The opioid crisis caught the world’s attention, because of the daily rising death toll across our nation. The opioid crisis tragically shone a big spotlight on the vast issue of addiction but addiction has been with us since the beginning of time.

I believe every individual who is impacted by addiction has their own ‘why.’ And it’s been my experience that every person struggling with addiction or who has struggled to overcome addiction never set out to become addicted.

Has the issue become more of a problem in Alberta in recent years considering the economic challenges we’ve faced?

Breault: With what I know about crisis and challenging times that it can put an incredible amount of pressure upon a person and depending on your reserve of resilience and emotional/mental skills; coping skills; crisis or a strenuous challenging situation will either break you or build you.

Going through an economic challenge can provide an environment of strain that could escalate or highlight someone’s addiction issues. Or they may not necessarily have an addiction but could be choosing to cope using one of these methods in an unhealthy way. This particular scenario (economic challenges) has likely escalated or contributed to an increase in addiction issues.

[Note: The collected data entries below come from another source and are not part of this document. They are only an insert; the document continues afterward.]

## config.mk

```make
export PLATFORM = sky130hd
export DESIGN_NAME = lcd_message_ctrl
export DESIGN_NICKNAME = d
export VERILOG_FILES = /design/src/rtl/lcd_message_ctrl.sv
export SDC_FILE = /design/constraint.sdc
export NUM_CORES = 1
export LEC_CHECK = 0
export ABC_AREA = 1
export ABC_CLOCK_PERIOD_IN_PS = 2730
export CORE_UTILIZATION = 58
export DETAILED_ROUTE_END_ITERATION = 8
export GPL_TIMING_DRIVEN = 0
export PLACE_DENSITY_LB_ADDON = 0.2
export SYNTH_ARGS = -nofsm -noshare
export SYNTH_HDL_FRONTEND = slang
export SYNTH_SLANG_ARGS = --single-unit
```

## constraint.sdc

```tcl
create_clock -name clk -period 2.73 [get_ports clk]
set_clock_uncertainty 0.15 [all_clocks]
set_input_delay 0.6825 -clock clk [delete_from_list [all_inputs] [get_ports clk]]
set_output_delay 0.6825 -clock clk [all_outputs]
set_load 0.1 [all_outputs]
```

But I want to be clear that people do not become addicted solely based on outside environmental circumstances. Addiction is a disease of the brain. Genetics can also have a role and make you predisposed. Our exterior environment is not 100 per cent responsible for creating addicts or alcoholics or gamblers, etc., but it can provide the external triggers for people to further progress in their illness.

Life is full of challenges. Those of us with the disease of addiction and living in recovery have also been given the gift of recovery, which means that, come what may, we can learn to embrace the good with the bad. We can learn to cope without using any kind of substance or person, place or thing to numb out or check out. We can allow ourselves to feel uncomfortable, to recognize when we are fearful and unsure of how it will all pan out. Then we can learn to let go and to have complete acceptance that we’re exactly where we are supposed to be and in exactly the moment we’re supposed to be in, and all is right with the world, even when it isn’t, but we can learn to find our peace in it.

What’s your connection here about why you are involved?

Breault: Everything changed for me when I came to realize that my daughter, Eden, was unable to stop using drugs and I was powerless to stop her. What I experienced between the start of her using and the start of her recovery covers a five-year timespan.

Addiction changed for me when I came to see it affect my daughter. Addiction took a 14-year-old girl from smoking marijuana to homelessness and using fentanyl and heroin intravenously by the time she was 17.

Both my daughter and I were treated as if we were no longer human beings deserving of our health-care system or even being served at Tim Hortons. I watched as she was rejected and despised and then to becoming completely invisible. To society, she no longer mattered; she became like garbage blowing in the wind.

It was simply wrong to me. It was an injustice. It was inhumane and I began to see the sons and daughters of parents just like me everywhere on the streets. Eden today is over two and a half years into her recovery. There are many more like her – we do recover.

Going through this journey with my girl taught me some of the greatest life lessons I have ever learned and those are: love and hope. Selflessly loving her exactly where she was at, with no expectations from her to ease my own pain, fear or suffering. In those same moments, letting her know that I believed in her, that I was not ashamed of her or anything that she had done or become.

That I believed without a doubt that she could recover and become all that she was created to be.

Eden showed me that if they’re above ground, there truly is hope. It’s this same hope, this same awareness of the power of love and believing in someone that Terminator has been founded on.

It’s from this foundation that we stretch out our hands and pull others in because: The truth is you can recover!